Abstract

The scarcity of high-quality annotated data is omnipresent in machine learning. Especially in biomedical segmentation applications, experts need to spend a lot of their time into annotating due to the complexity. Hence, methods to reduce such efforts are desired. Self-Supervised Learning (SSL) is an emerging field that increases performance when unannotated data is present. However, profound studies regarding segmentation tasks and small datasets are still absent. A comprehensive qualitative and quantitative evaluation is conducted, examining SSL's applicability with a focus on biomedical imaging. We consider various metrics and introduce multiple novel application-specific measures. All metrics and state-of-the-art methods are provided in a directly applicable software package (https://osf.io/gu2t8/).

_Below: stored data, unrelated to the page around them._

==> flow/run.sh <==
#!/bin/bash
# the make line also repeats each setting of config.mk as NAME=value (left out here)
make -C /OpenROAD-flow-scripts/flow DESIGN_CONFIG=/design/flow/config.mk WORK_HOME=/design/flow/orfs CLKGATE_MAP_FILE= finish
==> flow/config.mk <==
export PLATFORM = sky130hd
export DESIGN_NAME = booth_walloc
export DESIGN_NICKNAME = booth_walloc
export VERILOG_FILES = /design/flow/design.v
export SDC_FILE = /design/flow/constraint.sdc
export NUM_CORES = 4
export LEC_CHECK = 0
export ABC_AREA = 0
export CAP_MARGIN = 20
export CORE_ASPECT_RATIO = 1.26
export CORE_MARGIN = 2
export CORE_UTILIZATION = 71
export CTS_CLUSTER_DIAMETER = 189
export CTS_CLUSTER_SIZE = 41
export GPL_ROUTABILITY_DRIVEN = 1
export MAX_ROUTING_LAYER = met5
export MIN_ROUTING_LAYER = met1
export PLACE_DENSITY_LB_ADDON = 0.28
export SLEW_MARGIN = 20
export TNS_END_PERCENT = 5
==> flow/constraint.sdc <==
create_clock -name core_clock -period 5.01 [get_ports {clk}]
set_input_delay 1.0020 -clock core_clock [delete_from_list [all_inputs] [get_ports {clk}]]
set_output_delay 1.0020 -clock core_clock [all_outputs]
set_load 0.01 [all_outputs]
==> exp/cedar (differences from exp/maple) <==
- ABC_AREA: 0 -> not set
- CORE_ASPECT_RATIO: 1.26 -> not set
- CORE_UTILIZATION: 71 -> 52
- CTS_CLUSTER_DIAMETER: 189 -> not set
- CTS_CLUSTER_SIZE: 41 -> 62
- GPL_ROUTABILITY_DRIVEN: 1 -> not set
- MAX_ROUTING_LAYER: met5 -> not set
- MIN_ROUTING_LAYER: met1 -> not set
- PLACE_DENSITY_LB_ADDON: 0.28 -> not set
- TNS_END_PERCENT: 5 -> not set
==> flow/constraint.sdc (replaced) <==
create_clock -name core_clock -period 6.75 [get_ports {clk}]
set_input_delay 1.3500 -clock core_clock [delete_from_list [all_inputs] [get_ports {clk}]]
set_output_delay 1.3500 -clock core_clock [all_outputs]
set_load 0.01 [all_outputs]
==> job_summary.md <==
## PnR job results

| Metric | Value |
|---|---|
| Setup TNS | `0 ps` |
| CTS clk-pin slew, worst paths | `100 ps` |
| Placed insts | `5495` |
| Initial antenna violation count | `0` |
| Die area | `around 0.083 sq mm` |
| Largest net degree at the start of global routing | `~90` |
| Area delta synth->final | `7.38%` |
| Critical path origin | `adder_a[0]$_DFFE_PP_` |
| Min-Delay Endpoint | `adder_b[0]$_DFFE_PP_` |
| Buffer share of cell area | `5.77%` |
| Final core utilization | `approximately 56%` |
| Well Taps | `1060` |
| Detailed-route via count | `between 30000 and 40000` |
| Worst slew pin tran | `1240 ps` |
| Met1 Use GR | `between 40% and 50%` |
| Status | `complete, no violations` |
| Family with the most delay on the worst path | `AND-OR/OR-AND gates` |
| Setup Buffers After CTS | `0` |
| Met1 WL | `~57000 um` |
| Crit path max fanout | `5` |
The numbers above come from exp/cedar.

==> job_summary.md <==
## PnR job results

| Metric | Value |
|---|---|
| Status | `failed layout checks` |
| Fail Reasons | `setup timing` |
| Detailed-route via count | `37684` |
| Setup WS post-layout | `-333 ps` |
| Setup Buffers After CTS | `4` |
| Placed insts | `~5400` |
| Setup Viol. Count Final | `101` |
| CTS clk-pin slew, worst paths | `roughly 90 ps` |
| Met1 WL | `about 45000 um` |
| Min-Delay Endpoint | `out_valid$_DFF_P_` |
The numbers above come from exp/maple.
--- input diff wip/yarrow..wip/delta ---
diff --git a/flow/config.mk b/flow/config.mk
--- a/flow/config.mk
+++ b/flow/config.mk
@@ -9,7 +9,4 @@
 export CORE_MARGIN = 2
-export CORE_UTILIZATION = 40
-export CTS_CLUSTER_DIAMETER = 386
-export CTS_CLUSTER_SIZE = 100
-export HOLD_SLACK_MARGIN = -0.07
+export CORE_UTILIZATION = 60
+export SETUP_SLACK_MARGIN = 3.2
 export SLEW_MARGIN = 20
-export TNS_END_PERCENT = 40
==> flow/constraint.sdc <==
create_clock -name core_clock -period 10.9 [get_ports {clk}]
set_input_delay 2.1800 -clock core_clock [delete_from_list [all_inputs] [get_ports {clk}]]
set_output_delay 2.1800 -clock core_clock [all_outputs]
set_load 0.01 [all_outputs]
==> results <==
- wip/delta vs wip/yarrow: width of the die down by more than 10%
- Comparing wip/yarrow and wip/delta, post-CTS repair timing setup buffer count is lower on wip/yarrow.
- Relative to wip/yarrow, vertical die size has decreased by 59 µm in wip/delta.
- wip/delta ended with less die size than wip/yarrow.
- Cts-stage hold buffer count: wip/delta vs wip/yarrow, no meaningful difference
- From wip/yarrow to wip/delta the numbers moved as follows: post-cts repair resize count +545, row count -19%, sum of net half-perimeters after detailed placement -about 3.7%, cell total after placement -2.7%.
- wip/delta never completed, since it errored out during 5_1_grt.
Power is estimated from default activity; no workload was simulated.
==> v13 <==
// TNS_dec_33
module TNS_dec_33(
    input wire clk,
    input wire rst_n,
    input wire [32:0] codein,
    output reg [30 - 1 : 0] dataout
    );
Settings: LEC_CHECK=0, ABC_AREA=1, CAP_MARGIN=20, CORE_MARGIN=2, CORE_UTILIZATION=72, CTS_CLUSTER_DIAMETER=29, CTS_CLUSTER_SIZE=56, HOLD_SLACK_MARGIN=0.29, MAX_ROUTING_LAYER=met5, PLACE_DENSITY_LB_ADDON=0.28, SLEW_MARGIN=20, TNS_END_PERCENT=85; clock period 6.48 ns.
run.sh (not shown) runs the stock make flow with config.mk's settings and CLKGATE_MAP_FILE=.
==> v25 (differences from v13) <==
- CORE_UTILIZATION: 72 -> 64
- CTS_CLUSTER_DIAMETER: 29 -> 223
- CTS_CLUSTER_SIZE: 56 -> 97
- HOLD_SLACK_MARGIN: 0.29 -> not set
- MAX_ROUTING_LAYER: met5 -> not set
- PLACE_DENSITY_LB_ADDON: 0.28 -> not set
- TNS_END_PERCENT: 85 -> not set
==> flow/constraint.sdc (replaced) <==
create_clock -name core_clock -period 6.28 [get_ports {clk}]
set_input_delay 1.2560 -clock core_clock [delete_from_list [all_inputs] [get_ports {clk}]]
set_output_delay 1.2560 -clock core_clock [all_outputs]
set_load 0.01 [all_outputs]
==> v33 (differences from v13) <==
- ABC_AREA: 1 -> 0
- CORE_UTILIZATION: 72 -> 40
- CTS_CLUSTER_DIAMETER: 29 -> not set
- CTS_CLUSTER_SIZE: 56 -> 10
- HOLD_SLACK_MARGIN: 0.29 -> not set
- MAX_ROUTING_LAYER: met5 -> not set
- PLACE_DENSITY_LB_ADDON: 0.28 -> not set
- TNS_END_PERCENT: 85 -> 10
==> flow/constraint.sdc (replaced) <==
create_clock -name core_clock -period 12.0 [get_ports {clk}]
set_input_delay 2.4000 -clock core_clock [delete_from_list [all_inputs] [get_ports {clk}]]
set_output_delay 2.4000 -clock core_clock [all_outputs]
set_load 0.01 [all_outputs]
==> summary of the runs <==
Against v13, the synthesized cell count of v33 is smaller by 20%. Of v25 and v33, v33 has the higher setup slack (gap 3.2 ns). Against v25, the critical path depth of v33 is higher by 2. In v25 the sequential share of layout area is lower than in v33, by 1.5 points. Against v33, the routed wire length of v25 is larger by 50%. v13 did not get past global routing (5_1_grt), error GRT-0232. v33 produced a clean layout. v25 produced a layout that fails on negative setup slack. Between v33 and v25, the lower non-clock buffer count is in v33 (gap 172). In first-iteration DRC count, v25 is at 3.2 times the value of v33. Against v33, the via count of v25 is higher by about 37%.
==> figures <==
| item | v33 | v13 | v25 |
|---|---|---|---|
| Wire length the detailed router placed on met1 | 8900 um | - | 12400 um |
| Total number of warnings across the stage logs | 51 | - | 56 |
| Combinational gate count | 558 | - | 701 |
| Wirelength per Cell | 15.6 um | - | 19.1 um |
| First-pass iteration count of the detailed router | 6 | - | 5 |
| Routed met2 length | 10300 um | - | 15000 um |
| Worst slew margin relative to its limit | 0.595 | - | 0.722 |
| Total die size | 0.0250 mm^2 | 0.0151 mm^2 | 0.0169 mm^2 |
| Largest incremental delay on the critical path | 0.79 ns | - | 0.56 ns |
| Adder Share, Synth | 0.683 | 0.639 | 0.639 |
| Setup violation total in the final timing report | 0 | - | 23 |
| CP Launch Type | primary input | - | primary input |
| Non-filler cells in the finished layout | 1307 | - | 1599 |
| Die width | 158 um | 123 um | 130 um |
| Status | timing/DRC/antenna clean | stopped before the end | finished with violations |
| Stage where the flow stopped | - | global routing (5_1_grt) | - |
| Reasons for failing layout checks | - | - | negative setup slack |
| Count of filler cells inserted in the layout | 2293 | - | 820 |
| Seq area share | 0.0701 | - | 0.0551 |
| Post-CTS repair timing setup buffer count | 0 | 15 | 23 |
| Post-route core utilization | 0.458 | - | 0.868 |

* * *

==> inputs of run X <==
==> flow/design.v <==
`timescale 1ns / 1ps
module TNS_dec_33(
    input wire clk,
    input wire rst_n,
    input wire [32:0] codein,
    output reg [30 - 1 : 0] dataout
    );
    wire [30 - 1 : 0] dataout_wire;
    assign dataout_wire = (codein[32]*847425747) + (codein[31]*564950498) + (codein[30]*282475249) + 
                    (codein[29]*121060821) + (codein[28]*80707214) + (codein[27]*40353607) + 
                    (codein[26]*17294403) + (codein[25]*11529602) + (codein[24]*5764801) + 
                    (codein[23]*2470629) + (codein[22]*1647086) + (codein[21]*823543) + 
                    (codein[20]*352947) + (codein[19]*235298) + (codein[18]*117649) + (codein[17]*50421) + (codein[16]*33614) + 
                    (codein[15]*16807) + (codein[14]*7203) + (codein[13]*4802) + (codein[12]*2401) + (codein[11]*1029) +
                    (codein[10]*686) + (codein[9]*343) + (codein[8]*147) + (codein[7]*98) + (codein[6]*49) +
                    (codein[5]*21) + (codein[4]*14) + (codein[3]*7) + (codein[2]*3) + (codein[1]*2) +
                    (codein[0]*1);
    always @(posedge clk or negedge rst_n) begin
        if (~rst_n) begin
            dataout <= 0;
        end
        else begin
            dataout <= dataout_wire;
        end
    end
endmodule
==> flow/run.sh <==
#!/bin/bash
# the make line also repeats each setting of config.mk as NAME=value (left out here)
make -C /OpenROAD-flow-scripts/flow DESIGN_CONFIG=/design/flow/config.mk WORK_HOME=/design/flow/orfs CLKGATE_MAP_FILE= finish
==> flow/config.mk <==
export PLATFORM = sky130hd
export DESIGN_NAME = TNS_dec_33
export DESIGN_NICKNAME = TNS_dec_33
export VERILOG_FILES = /design/flow/design.v
export SDC_FILE = /design/flow/constraint.sdc
export NUM_CORES = 4
export LEC_CHECK = 0
export CAP_MARGIN = 20
export CORE_MARGIN = 2
export CORE_UTILIZATION = 72
export CTS_CLUSTER_SIZE = 32
export SETUP_SLACK_MARGIN = 1.22
export SLEW_MARGIN = 20
==> flow/constraint.sdc <==
create_clock -name core_clock -period 7.97 [get_ports {clk}]
set_input_delay 1.5940 -clock core_clock [delete_from_list [all_inputs] [get_ports {clk}]]
set_output_delay 1.5940 -clock core_clock [all_outputs]
set_load 0.01 [all_outputs]
==> run B: changes against run X <==
--- a/flow/config.mk
+++ b/flow/config.mk
@@ -7,7 +7,5 @@
 export LEC_CHECK = 0
 export CAP_MARGIN = 20
 export CORE_MARGIN = 2
-export CORE_UTILIZATION = 72
-export CTS_CLUSTER_SIZE = 32
-export SETUP_SLACK_MARGIN = 1.22
+export CORE_UTILIZATION = 59
 export SLEW_MARGIN = 20
==> flow/constraint.sdc (replaced) <==
create_clock -name core_clock -period 5.56 [get_ports {clk}]
set_input_delay 1.1120 -clock core_clock [delete_from_list [all_inputs] [get_ports {clk}]]
set_output_delay 1.1120 -clock core_clock [all_outputs]
set_load 0.01 [all_outputs]
==> run M: changes against run X <==
==> flow/config.mk (replaced) <==
export PLATFORM = sky130hd
export DESIGN_NAME = TNS_dec_33
export DESIGN_NICKNAME = TNS_dec_33
export VERILOG_FILES = /design/flow/design.v
export SDC_FILE = /design/flow/constraint.sdc
export NUM_CORES = 4
export LEC_CHECK = 0
export ABC_AREA = 1
export CAP_MARGIN = 0
export CORE_MARGIN = 2
export CORE_UTILIZATION = 72
export SETUP_SLACK_MARGIN = 1.56
export SLEW_MARGIN = 20
==> flow/constraint.sdc (replaced) <==
create_clock -name core_clock -period 5.47 [get_ports {clk}]
set_input_delay 1.0940 -clock core_clock [delete_from_list [all_inputs] [get_ports {clk}]]
set_output_delay 1.0940 -clock core_clock [all_outputs]
set_load 0.01 [all_outputs]
==> flow_summary.yaml <==
# implementation run metrics
global_route:
  use_met3: 0.497
status:
  error: "[ERROR GRT-0116] Global routing finished with congestion. Check the congestion regions in the DRC Viewer."
  status: "aborted with a tool error"
  stop_stage: "global routing (5_1_grt)"
synthesis:
  ys_types: 22
  syn_area_per_cell_um2: 8.94
  area_leaders: "fa_1, ha_1, inv_1, dfrtp_1, nand2_1"
  ys_sh_adder: 0.639
  ys_sh_aoi: 0.0134
placed_design:
  dpl_cell_area_um2: 12400
floorplanning:
  fp.dieH_um: 123
  core_area_um2: 13800
[end of results for run M]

We show that SSL can lead to performance improvements of up to 10%, which is especially notable for methods designed for segmentation tasks. SSL is a sensible approach to data-efficient learning, especially for biomedical applications, where generating annotations requires much effort. Additionally, our extensive evaluation pipeline is vital since there are significant differences between the various approaches. We provide biomedical practitioners with an overview of innovative data-efficient solutions and a novel toolbox for their own application of new approaches. Our pipeline for analyzing SSL methods is provided as a ready-to-use software package.